A sheriff’s deputy was at the hospital talking to Strong by the time the coroner arrived. This was an “unattended” death: one where no doctor could attest to a medical reason for the person’s demise. That made it the coroner’s job to determine how and why she died.
Strong, a stocky man with white hair and bushy eyebrows, explained that he and his wife lived in an RV park on the edge of the woods nearby. He said his wife had been bedridden for years with Parkinson’s disease. That morning she’d woken up and asked for peanut butter and water, Strong told the deputy. He found her dead some time later.
The coroner looked over Betty Strong’s body. It was thin and frail. He didn’t see a reason to suspect anything other than a natural death for this 75-year-old woman. The sheriff’s deputy seemed to be satisfied with the explanation too. So, the coroner ruled that Betty Strong died around 8:40 a.m. on Dec. 14, 2016, from complications of Parkinson’s, and he signed off on allowing cremation of her body.
Less than five years later, Clayton Strong’s next wife turned up dead, too: shot in the chest in Texas.
It turns out that both marriages had a history of domestic unrest, with visits from police who documented threats to each woman’s safety.
It’s impossible to know whether a different approach to investigating Betty Strong’s death would have uncovered foul play. What is certain is that clues and evidence in the case were lost forever — and Idaho’s system for death investigation let it happen.
Family members of both women believe a more thorough investigation of the death in Idaho might have saved the life of Clayton Strong’s next wife in Texas.
“Someone shows up with a dead body and just says they died of natural causes,” said Amy Belanger, one of Betty Strong’s children. “I mean, really, do you just take their word for it?”
The answer is no, according to five of six national death investigation experts ProPublica consulted. They said the coroner should have obtained medical records to confirm Betty Strong was diagnosed with Parkinson’s, examined the trailer where her husband said she died, or both.
“You can think of all sorts of scenarios — criminal, accidental or natural — that could have occurred there,” said Jennifer Snippen, a death investigator, educator and consultant in Oregon. “But my argument is, if you don’t go to the scene and you don’t look at the medical records, you just don’t know.”
Most of the county coroners in Idaho are part-time elected officials with tiny budgets and no oversight or state funding to support their work.

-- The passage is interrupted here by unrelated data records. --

### src/rtl/tmr_pkg.sv
`timescale 1ns/1ps
package tmr_pkg;
  // mode encoding: all-zero selects input capture, anything else compare
  localparam logic [1:0] MODE_CAPTURE = 2'b00;

  // byte offsets inside one channel's three-byte window
  typedef enum logic [1:0] {
    SEL_CTRL = 2'd0,
    SEL_HI   = 2'd1,
    SEL_LO   = 2'd2
  } sel_e;

  localparam int unsigned SLOTS_PER_CH = 3;

  function automatic logic mode_is_capture(input logic [1:0] m);
    return m == MODE_CAPTURE;
  endfunction
endpackage

### src/rtl/tmr_rst_sync.sv
`timescale 1ns/1ps
module tmr_rst_sync #(
  parameter int STAGES = 2
) (
  input  logic clk,
  input  logic rst_n,
  output logic srst_n
);
  logic [STAGES-1:0] sync_q;
  logic [STAGES-1:0] sync_d;

  always_comb begin
    sync_d = {sync_q[STAGES-2:0], 1'b1};
  end

  always_ff @(posedge clk or negedge rst_n) begin
    if (!rst_n) sync_q <= '0;
    else        sync_q <= sync_d;
  end

  assign srst_n = sync_q[STAGES-1];
endmodule

### src/rtl/tmr_counter.sv
`timescale 1ns/1ps
module tmr_counter #(
  parameter int CW = 16
) (
  input  logic          clk,
  input  logic          srst_n,
  input  logic          cnt_en,
  output logic [CW-1:0] cnt
);
  logic [CW-1:0] cnt_q;
  logic [CW-1:0] cnt_d;

  always_comb begin
    cnt_d = cnt_q;
    if (cnt_en) cnt_d = cnt_q + 1'b1;   // natural wrap at all-ones
  end

  always_ff @(posedge clk or negedge srst_n) begin
    if (!srst_n) cnt_q <= '0;
    else         cnt_q <= cnt_d;
  end

  assign cnt = cnt_q;
endmodule
===== config.mk =====
export PLATFORM = sky130hd
export DESIGN_NAME = preset_up_counter
export DESIGN_NICKNAME = d
export VERILOG_FILES = /design/src/rtl/cnt_pkg.sv /design/src/rtl/tc_detect.sv /design/src/rtl/cnt_action.sv /design/src/rtl/preset_up_counter.sv
export SDC_FILE = /design/constraint.sdc
export NUM_CORES = 1
export LEC_CHECK = 0
export ABC_CLOCK_PERIOD_IN_PS = 2280
export BUFFER_PORTS_ARGS = -buffer_cell sky130_fd_sc_hd__buf_2
export CORE_UTILIZATION = 40
export DETAILED_ROUTE_END_ITERATION = 8
export GPL_TIMING_DRIVEN = 1
export HOLD_SLACK_MARGIN = 0.02
export PLACE_DENSITY = 0.72
export SKIP_CTS_REPAIR_TIMING = 1
export SLEW_MARGIN = 20
export SYNTH_ARGS = -nofsm -noshare
export SYNTH_HDL_FRONTEND = slang
export SYNTH_SLANG_ARGS = --single-unit

===== constraint.sdc =====
create_clock -name clk -period 2.28 [get_ports clk]
set_input_delay 0.228 -clock clk [delete_from_list [all_inputs] [get_ports clk]]
set_output_delay 0.228 -clock clk [all_outputs]
set_load 0.1 [all_outputs]

===== src/rtl/cnt_pkg.sv =====
package cnt_pkg;

    // What the counter does at the coming edge, in priority order.
    typedef enum logic [2:0] {
        ACT_HOLD   = 3'd0,
        ACT_INC    = 3'd1,
        ACT_WRAP   = 3'd2,
        ACT_RELOAD = 3'd3,
        ACT_LOAD   = 3'd4
    } cnt_act_e;

endpackage


===== src/rtl/tc_detect.sv =====
module tc_detect #(
    parameter int W = 8
) (
    input  logic [W-1:0] value,
    output logic         tc_n
);
    // Active-low flag for the all-ones state.
    always_comb begin
        tc_n = ~(&value);
    end
endmodule


===== src/rtl/cnt_action.sv =====
module cnt_action
    import cnt_pkg::*;
(
    input  logic     load_en,
    input  logic     cnt_en,
    input  logic     reload_gate,
    input  logic     tc_n,
    output cnt_act_e act
);
    // Explicit load wins; terminal-count handling only applies while counting.
    always_comb begin
        if (load_en) begin
            act = ACT_LOAD;
        end else if (!cnt_en) begin
            act = ACT_HOLD;
        end else if (!tc_n) begin
            act = reload_gate ? ACT_RELOAD : ACT_WRAP;
        end else begin
            act = ACT_INC;
        end
    end
endmodule


===== src/rtl/preset_up_counter.sv =====
module preset_up_counter
    import cnt_pkg::*;
#(
    parameter int W = 8
) (
    input  logic         clk,
    input  logic         rst_a,
    input  logic         load_en,
    input  logic [W-1:0] preset,
    input  logic         cnt_en,
    input  logic         reload_gate,
    output logic [W-1:0] count,
    output logic         tc_n,
    output logic         div_out
);
    localparam logic [W-1:0] ONE = W'(1);

    typedef struct packed {
        logic [W-1:0] cnt;
        logic         div;
    } state_t;

    state_t   st_d, st_q;
    cnt_act_e act;
    logic     tc_n_w;

    tc_detect #(.W(W)) u_tc (
        .value (st_q.cnt),
        .tc_n  (tc_n_w)
    );

    cnt_action u_act (
        .load_en     (load_en),
        .cnt_en      (cnt_en),
        .reload_gate (reload_gate),
        .tc_n        (tc_n_w),
        .act         (act)
    );

    always_comb begin
        st_d     = st_q;
        st_d.div = 1'b0;
        case (act)
            ACT_LOAD:   st_d.cnt = preset;
            ACT_RELOAD: begin
                st_d.cnt = preset;
                st_d.div = 1'b1;
            end
            ACT_WRAP: begin
                st_d.cnt = st_q.cnt + ONE;
                st_d.div = 1'b1;
            end
            ACT_INC:    st_d.cnt = st_q.cnt + ONE;
            default:    st_d.cnt = st_q.cnt;
        endcase
    end

    always_ff @(posedge clk or posedge rst_a) begin
        if (rst_a) begin
            st_q <= '0;
        end else begin
            st_q <= st_d;
        end
    end

    assign count   = st_q.cnt;
    assign tc_n    = tc_n_w;
    assign div_out = st_q.div;

    // normal increment below the top value
    a_r2_increment: assert property (@(posedge clk) disable iff (rst_a)
        (!load_en && cnt_en && tc_n) |=> (count == $past(count) + ONE));
    // zero is never the terminal count
    a_r3_zero_not_tc: assert property (@(posedge clk) disable iff (rst_a)
        (count == '0) |-> tc_n);
    // wrap to zero with the gate low
    a_r4_wrap: assert property (@(posedge clk) disable iff (rst_a)
        (!load_en && cnt_en && !tc_n && !reload_gate) |=> (count == '0));
    // reload of preset with the gate high
    a_r5_reload: assert property (@(posedge clk) disable iff (rst_a)
        (!load_en && cnt_en && !tc_n && reload_gate) |=> (count == $past(preset)));
    // explicit load has priority
    a_r6_load: assert property (@(posedge clk) disable iff (rst_a)
        load_en |=> (count == $past(preset)));
    // hold when disabled
    a_r7_hold: assert property (@(posedge clk) disable iff (rst_a)
        (!load_en && !cnt_en) |=> $stable(count));
    // divider pulse only after a terminal-count event
    a_r8_div_cause: assert property (@(posedge clk) disable iff (rst_a)
        (!load_en && cnt_en && !tc_n) |=> div_out);
    a_r8_div_none: assert property (@(posedge clk) disable iff (rst_a)
        (load_en || !cnt_en || tc_n) |=> !div_out);
endmodule


==> out/metrics.yaml, run 1 <==
status:
  status: "completed"
timing:
  clock_skew_ns: 0.001412
  tns_ns: 0
  finalCritPeriodShare: 0.8338
  max_freq_ghz: 0.5260
  fin_crit_ns: 1.901
  finalSetupViolCount: 0
  drv_slew: 0
  hold_viol_final: 0
  rsz0062_at_grt: "no"
  setup_ws_ns: 0.3789
  relSlewSlack: 0.6533
  max_slew.worst_pin.slew_ns: 0.5182
route:
  postRouteAntennaNets: 0
  drc: 0
  wirelength_um: 1253
  drtPass1Iterations: 4
  wire_per_inst_um: 12.41
  via_count: 580
  drt_iter0_drc: 17
  viasPerCell: 5.743
layout:
  final_cell_mix: "buf_2 (22), nand3_1 (9), nand2_1 (9)"
  multiInputGateArea_um2: 321.6
  diodes: 0
  syn2layout_area_growth_pct: 27.69
  layout_commonest_cell: "buf_2"
  final_cells: 101
  fillers: 131
  seq_area_um2: 232.7
  drive_gt1_frac: 0.4186
  fin_nets: 101
setup_path:
  crit_slowest_cell: "dfrtp_2"
  path_class: "reg2reg"
  r2r_setup_slack_ns: 0.38
  start_kind: "flop"
  critPathMaxFanout: 9
  endpoint: "count[6]$_DFFE_PP0P_"
  crit_path_max_incr_delay_ns: 0.43
  crit_path_start: "count[0]$_DFFE_PP0P_"
  crit-reg2reg-launch: "count[0]$_DFFE_PP0P_"
  crit_family: "compound AO/OA/AOI/OAI gates"
  path_cells: "ha_1, and4_4, a31oi_4, mux2_2, o22a_1"
  critPathCaptureType: "flop"
  cp.required_ns: 2.43
  worstRegToRegCells: 5
  cp_num_cells: 5
  timing.rr.end: "count[6]$_DFFE_PP0P_"
  cp.arrival_ns: 2.05
  cp.buffers_inverters: 0
clock_network:
  cts_tree: "done"
  cts-root-buf: "clkbuf_4"
  clock-sinks: 9
  clkTransAtPathRegs_ns: 0.06
  cts_buffer_depth: 2
  cts-buffers-inserted: 3
  htreeDepth: 1
  clk_latency_ns: 0.26
die:
  start_util: 0.4321
  die_width_um: 39.73
  num_io_pins: 23
  die-area_mm2: 0.001578
  placementRows: 13
  core_area_mm2: 0.001318
  die-height_um: 39.73
synth:
  synth-main-ff-cell: "dfrtp_1"
  yosysSeqAreaShare: 0.3956
  netlist.top_cell.by_area: "dfrtp_1"
  async_flop_share: 1.000
  yosysWarnings: 0
  synth_top_area_share: 0.3956
  synthTopCellsByArea: "dfrtp_1 (40%), nand3_1 (7.9%), nand2_1 (5.9%)"
  post_synth_num_cell_types: 28
  ys_ff_latch: 9
  syn_avg_cell_area_um2: 9.333
  netlist_instances: 61
  synth_edf_count: 0
  syn_nets: 75
  netlist_area_um2: 569.3
power_and_ir_drop:
  total_power_w: 0.0005577
  leakagePower_nw: 0.3231
  power-per-cell-area_mw_per_mm2: 767.2
  vdd_drop_max_mv: 0.3608
global_route:
  grt-ovfl-total: 0
  grt.total_usage: 0.1851
  grt_max_degree: 10
  antenna_found_initial: 0
  grt_pass1_wl_um: 1911
  grt_pass1_vias: 460
place:
  gp_congestion: 0.7719
  hpwl_um: 949.9
  port_buffers: 22
  place_ws_ns: 0.4004
  place_inst: 96
flow_run:
  cap_violations: 0
min_path:
  min_path_type: "in2reg"
==> Yosys cell counts, drive strengths merged (2+ instances only) <==
master	number
nand2	9
dfrtp	9
o21ai	2
mux2i	2
nand3	9
o22a	2
a21oi	5
nor2	2
inv	2
and3	2
==> metrics by stage <==
stage | hold slack (ns) | area, µm² | utilization
final | 0.2074 | 726.9 | 0.5518
after global routing | 0.2355 | 726.9 | 0.5518
after CTS | -0.07207 | 716.9 | 0.5442
after detailed placement | 0.2112 | 690.7 | 0.5242
after global placement | 0.2114 | 690.7 | 0.5242
after floorplan | 0.05551 | 576.8 | -
==> flip-flops by register name (all words and copies together), names as in the netlist <==
name,cells
count,8
div_out,1
==> layout make-up <==
type                            count  share of cell area
Clock buffer                        4             0.03614
Inverter                            2             0.01033
Multi-Input combinational cell     48              0.4423
Sequential cell                     9              0.3201
Tap cell                           15             0.02582
Timing Repair Buffer               23              0.1652
==> cell families (layout without fill, tap and decap cells) <==
group / Yosys count / count (layout) / share of synthesized area
AOI/OAI and AO/OA: 16 / 16 / 0.2352
adders and majority gates: 1 / 1 / 0.02197
buffers and inverters: 4 / 29 / 0.03956
DFF: 9 / 9 / 0.3956
muxes: 3 / 3 / 0.05495
and+or+nand+nor: 28 / 28 / 0.2528
==> worst register-to-register path: cells and delay by family (launching register included) <==
kind / cells / cell delay, ns
and+or+nand+nor: 1 / 0.24
AOI/OAI and AO/OA: 2 / 0.51
muxes: 1 / 0.38
DFF: 1 / 0.43
adders and majority gates: 1 / 0.24
==> power breakdown <==
part	internal (W)	switching [W]	total (W)
combinational	0.0000496	0.000183	0.000233
clock	0.0000674	0.0000545	0.000122
sequential	0.000180	0.0000225	0.000203
total	0.000297	0.000260	0.000558
==> how the worst min path moves through the flow <==
stage,depth (start not counted),end,slack (ns),start
3_5_place_dp,2,count[7]$_DFFE_PP0P_,0.21,rst_a
4_1_cts,2,count[6]$_DFFE_PP0P_,-0.07,rst_a
5_1_grt,3,count[7]$_DFFE_PP0P_,0.24,preset[7]
6_report,3,count[1]$_DFFE_PP0P_,0.21,preset[1]
2_1_floorplan,1,count[6]$_DFFE_PP0P_,0.06,rst_a
3_3_place_gp,2,count[7]$_DFFE_PP0P_,0.21,rst_a
==> routing by layer <==
| metal | part of all wire | wire (µm) | global-route usage | up-vias |
|---|---|---|---|---|
| met3 | 0.051 | 64 | 0.03977 | 2 |
| met4 | 0.0040 | 5 | 0.1034 | 0 |
| met5 | 0 | 0 | 0 | - |
| met2 | 0.47 | 594 | 0.2787 | 21 |
| met1 | 0.47 | 588 | 0.2397 | 271 |
| li1 | - | - | - | 286 |
No activity file was read; power rests on OpenSTA's default activity.
==> run 2: changes to the inputs <==
ABC_CLOCK_PERIOD_IN_PS = 2000   (was 2280)
clock period = 2 ns   (was 2.28 ns; I/O delays follow)
==> run 2 against run 1 <==
Non-clock buffer count grew 1. Combinational power up 17%. Core utilization up 2.6 points. Flip-flop and latch count stayed put. Largest cell class unchanged. Register-to-register slack worse by 0.21 ns. Hold slack worse by 0.032 ns. Final cell count grew 0.99%. Wire length up 13%. Global-route usage rose by 3.1 points. Sequential power is 17% higher.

The national experts said that kind of system is more prone to cursory investigations like the one into Betty Strong’s death.
The failure to reform death investigations in Idaho has raised alarms for more than 70 years, according to current and former Idaho coroners and previous ProPublica reporting.
A national magazine called Idaho “the best place in the nation for a criminal to ‘get away with murder’ in the literal sense” because of the state’s “antiquated county coroner’s system,” the Idaho Statesman newspaper reported in 1951.
Asked whether murderers have escaped prosecution in Idaho’s coroner system, Rich Riffle, coroner for the county that includes Boise, said, “My humble opinion? Yes.”
That almost happened in 2019 when one inexperienced Idaho coroner decided to take the word of Chad Daybell that his wife, Tammy Daybell, had died in her sleep after chronic health problems, vomiting and a cough. Her body was later exhumed after his next wife’s children went missing. An autopsy by the Utah medical examiner’s office found what medical records would have shown, had the Idaho coroner requested them: Tammy Daybell was healthy. A jury convicted Chad Daybell of murdering her by asphyxiation and of killing his next wife’s two youngest children. The case is under appeal.
At trial, coroner Brenda Dye said she had regrets. Her voice shaking, Dye told the court she would have ordered an autopsy if she’d known better, but “at that time, with my limited training and being new, I did the best I could.” She declined ProPublica’s interview request, citing the case’s effect on her mental health.
The community set up a memorial to two children who Chad Daybell was convicted of murdering; he was also convicted of killing his previous wife Tammy. The coroner originally believed Chad Daybell when he said that Tammy had died in her sleep. (John Roark/Post Register via AP)Idaho isn’t the only place where death investigations fall short. Because there is no uniform federal system, the rigor with which your death is investigated depends on where you die. Other states lack enough forensic pathologists to do autopsies. And many local systems like Idaho County’s are squeezed for money.
But even among its short-staffed, underfunded peers, Idaho stands out. One measure is the state’s autopsy rate: third-lowest for autopsies in all deaths, last in the nation for autopsies in known cases of homicide.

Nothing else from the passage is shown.